Since the SALVI E-cell is compatible with multiple analytical platforms, adding UO₂ particles to the E-cell permits a multimodal and in operando analysis of spent fuel materials in the future. Using microscale devices to study the spent fuel also would allow for other types of particles that could be difficult to acquire and handle at the macroscale. For example, synfuels or noble metal particles could now be incorporated into the devices in a controlled manner in a portable platform instead of using the ex situ approach presented in previous works [18,24,30].

3.5. Reducing and Separating the Radiation Effect Using Miniturization

The radiation measurement of the fabricated UO₂ WE chips was based on α particle and β-γ particle counts, respectively. The α-particle count was considered negligible (>100 cpm). The β/γ-particle count measurements of four WE chips are presented in

Table 1. The β–γ particle count results from four UO₂ electrode chips.

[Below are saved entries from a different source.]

File: src/rtl/vx_issue_sched.sv
// vx_issue_sched: per-warp scoreboard check, round-robin issue select and a
// one-entry issued-instruction register with a stall counter.
// Optional build macro SCOREBOARD_WB_BYPASS_EN: a same-cycle writeback release
// is treated as not busy by the hazard check.

// Per-warp hazard check against that warp's row of the busy table.
module vx_issue_lane #(
  parameter int NR_BITS = 6
) (
  input  logic [2**NR_BITS-1:0] busy,
  input  logic [2**NR_BITS-1:0] rel,
  input  logic                  valid,
  input  logic                  wb,
  input  logic [4*NR_BITS-1:0]  regs,
  output logic                  eligible
);
  localparam int NR = 2**NR_BITS;

  logic [NR-1:0]      busy_eff;
  logic [NR_BITS-1:0] rs1, rs2, rs3, rd;

  assign {rd, rs3, rs2, rs1} = regs;
  // Register 0 is forced free so checks against it always pass.
  assign busy_eff = busy & ~rel & {{(NR-1){1'b1}}, 1'b0};

  // Eligible when no source is pending and, for writers, rd is not pending.
  always_comb begin
    eligible = valid & ~busy_eff[rs1] & ~busy_eff[rs2] & ~busy_eff[rs3]
             & ~(wb & busy_eff[rd]);
  end
endmodule
File: src/rtl/alarm_bank.sv
`default_nettype none
// ============================================================================
// Module   : alarm_bank
// Brief    : Multi-channel alarm controller with per-channel ring/snooze
//            state, minute-boundary matching and a flashing LED bank.
// Revision : 1.0
// ============================================================================
module alarm_bank #(
    parameter int NUM_ALARMS  = 4,
    parameter int LED_WIDTH   = 16,
    parameter int SNOOZE_MINS = 5,
    parameter int RING_MINS   = 10,
    parameter int FLASH_DIV   = 50_000_000
) (
    input  logic                          clk,
    input  logic                          clr,
    input  logic                          minute_tick,
    input  logic [4:0]                    cur_hours,
    input  logic [5:0]                    cur_mins,
    input  logic                          wr_en,
    input  logic [$clog2(NUM_ALARMS)-1:0] wr_sel,
    input  logic [4:0]                    wr_hours,
    input  logic [5:0]                    wr_mins,
    input  logic                          wr_arm,
    input  logic                          snooze,
    input  logic                          dismiss,
    output logic [NUM_ALARMS-1:0]         ringing,
    output logic [$clog2(NUM_ALARMS)-1:0] active_sel,
    output logic [LED_WIDTH-1:0]          led
);

    localparam int c_SEL_W  = $clog2(NUM_ALARMS);
    localparam int c_FCNT_W = (FLASH_DIV > 1) ? $clog2(FLASH_DIV) : 1;

    localparam logic [1:0] c_IDLE    = 2'd0;
    localparam logic [1:0] c_ARMED   = 2'd1;
    localparam logic [1:0] c_RINGING = 2'd2;
    localparam logic [1:0] c_SNOOZED = 2'd3;

    localparam logic [5:0]          c_SNOOZE_CNT = 6'(SNOOZE_MINS);
    localparam logic [5:0]          c_RING_CNT   = 6'(RING_MINS);
    localparam logic [c_FCNT_W-1:0] c_FLASH_LAST = c_FCNT_W'(FLASH_DIV - 1);

    logic                  w_wr_valid;
    logic [NUM_ALARMS-1:0] w_ring_nx;
    logic [c_SEL_W-1:0]    w_sel_nx;
    logic [c_FCNT_W-1:0]   r_fcnt;
    logic [c_FCNT_W-1:0]   w_fcnt_nx;
    logic                  r_phase;
    logic                  w_phase_nx;
    logic [NUM_ALARMS-1:0] r_ringing;
    logic [c_SEL_W-1:0]    r_active_sel;
    logic [LED_WIDTH-1:0]  r_led;

    // An out-of-range time makes the write a no-op, so lower events still act.
    assign w_wr_valid = (wr_hours <= 5'd23) && (wr_mins <= 6'd59);

    for (genvar gi = 0; gi < NUM_ALARMS; gi++) begin : g_ch
        logic [1:0] r_state;
        logic [1:0] w_state_nx;
        logic [4:0] r_hours;
        logic [4:0] w_hours_nx;
        logic [5:0] r_mins;
        logic [5:0] w_mins_nx;
        logic [5:0] r_mcnt;
        logic [5:0] w_mcnt_nx;
        logic       w_wr_hit;

        assign w_wr_hit = wr_en && (wr_sel == c_SEL_W'(gi)) && w_wr_valid;

        always_comb begin
            w_state_nx = r_state;
            w_hours_nx = r_hours;
            w_mins_nx  = r_mins;
            w_mcnt_nx  = r_mcnt;
            if (w_wr_hit) begin
                if (wr_arm) begin
                    w_state_nx = c_ARMED;
                    w_hours_nx = wr_hours;
                    w_mins_nx  = wr_mins;
                    w_mcnt_nx  = 6'd0;
                end else begin
                    w_state_nx = c_IDLE;
                end
            end else if (dismiss && (r_state == c_RINGING || r_state == c_SNOOZED)) begin
                w_state_nx = c_ARMED;
            end else if (snooze && r_state == c_RINGING) begin
                w_state_nx = c_SNOOZED;
                w_mcnt_nx  = c_SNOOZE_CNT;
            end else if (minute_tick) begin
                case (r_state)
                    c_ARMED: begin
                        if (cur_hours == r_hours && cur_mins == r_mins) begin
                            w_state_nx = c_RINGING;
                            w_mcnt_nx  = 6'd0;
                        end
                    end
                    c_RINGING: begin
                        w_mcnt_nx = r_mcnt + 6'd1;
                        if (r_mcnt + 6'd1 == c_RING_CNT) begin
                            w_state_nx = c_ARMED;
                        end
                    end
                    c_SNOOZED: begin
                        w_mcnt_nx = r_mcnt - 6'd1;
                        if (r_mcnt - 6'd1 == 6'd0) begin
                            w_state_nx = c_RINGING;
                        end
                    end
                    default: ;
                endcase
            end
        end

        always_ff @(posedge clk) begin
            if (clr) begin
                r_state <= c_IDLE;
                r_hours <= 5'd0;
                r_mins  <= 6'd0;
                r_mcnt  <= 6'd0;
            end else begin
                r_state <= w_state_nx;
                r_hours <= w_hours_nx;
                r_mins  <= w_mins_nx;
                r_mcnt  <= w_mcnt_nx;
            end
        end

        assign w_ring_nx[gi] = (w_state_nx == c_RINGING);
    end

    always_comb begin
        w_sel_nx = '0;
        for (int k = NUM_ALARMS - 1; k >= 0; k--) begin
            if (w_ring_nx[k]) begin
                w_sel_nx = c_SEL_W'(k);
            end
        end
    end

    assign w_fcnt_nx  = (r_fcnt == c_FLASH_LAST) ? '0 : r_fcnt + 1'b1;
    assign w_phase_nx = (r_fcnt == c_FLASH_LAST) ? ~r_phase : r_phase;

    // Outputs are registered from next-state values so they line up with the channel state.
    always_ff @(posedge clk) begin
        if (clr) begin
            r_fcnt       <= '0;
            r_phase      <= 1'b0;
            r_ringing    <= '0;
            r_active_sel <= '0;
            r_led        <= '0;
        end else begin
            r_fcnt       <= w_fcnt_nx;
            r_phase      <= w_phase_nx;
            r_ringing    <= w_ring_nx;
            r_active_sel <= w_sel_nx;
            r_led        <= {LED_WIDTH{w_phase_nx & (|w_ring_nx)}};
        end
    end

    assign ringing    = r_ringing;
    assign active_sel = r_active_sel;
    assign led        = r_led;

endmodule
`default_nettype wire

No	UO2 Electrode Description	β–γ Particle Count (Count per min, cpm)	UO2 Particle Mass (mg)
1	high loading of UO2 WE #1	955	33
2	high loading of UO2 WE #2	637	33
3	lower loading of UO2 WE #A	299	1.86
4	lower loading of UO2 WE #B	438	3.72

. These results show relatively high UO₂ mass loadings in two chips, namely no. 1 and no. 2 samples. Their corresponding β-γ particle counts were higher than those of the no. 3 and no. 4 electrode chips, which were recovered from devices A and B. This result indicates that reducing the amount of UO₂ particles on the electrode surface will meaningfully decrease the β-γ radiation contribution from the spent fuel particles (or similar substances). Using a lower UO₂ mass loading could lead to negligible radiation counts in the future. This is an intrinsic strength that the SALVI E-cell provides.

4. Conclusions

UO₂ spent fuel particles are used as electrodes in miniaturized electrochemical cells. A layer of thin Nafion membrane was used to protect the UO₂ particles, with verified reproducibility and electrochemical performance. When UO₂ particle analysis is not logistically feasible, CeO₂ is used as a reliable analog to assist the device and method development and to reduce radiological waste during feasibility testing. The Nafion-based method can provide more precise UO₂ mass loadings, stability, and reproducibility in terms of electrochemical performance for studies of spent fuel corrosion. Furthermore, the as-prepared pristine and the electrochemically redox-processed WE surfaces were characterized using AFM, suggesting Nafion redistribution as a result of electrochemical reactions. Also, the quantitative uranium presence ratios from XPS show differences in the U(IV), U(V), and U(VI) distribution between the pristine and corroded UO₂ electrode surface. The new results suggest that a U(IV) to U(V) route exists in addition to the known U(IV) to U(VI) pathway. We postulate that the interfacial water plays a key role in the U(IV) to U(V) reaction step due to the selective nature of the semi-permeability of the Nafion membrane of water. This “water-lean” configuration could mimic the limited water exposure of the spent fuel in a failed storage canister, presenting a scenario that is not compatible with a study using bulk electrodes.

This work provides a valuable new electrochemical tool for studying spent fuel materials and understanding their corrosion potential. This new solution will offer a flexible platform to introduce SIMFUEL, noble metal particles, or controlled dopants in electrode preparation and simultaneously separate the α- from β/γ effects. This is because α particles have a limited ability to penetrate other materials; therefore, one can use small devices to separate the α-particle effect from β and γ. It is anticipated that more systematic research will be performed using microscale electrochemical cells to study the spent fuel corrosion chemistry at the material interface.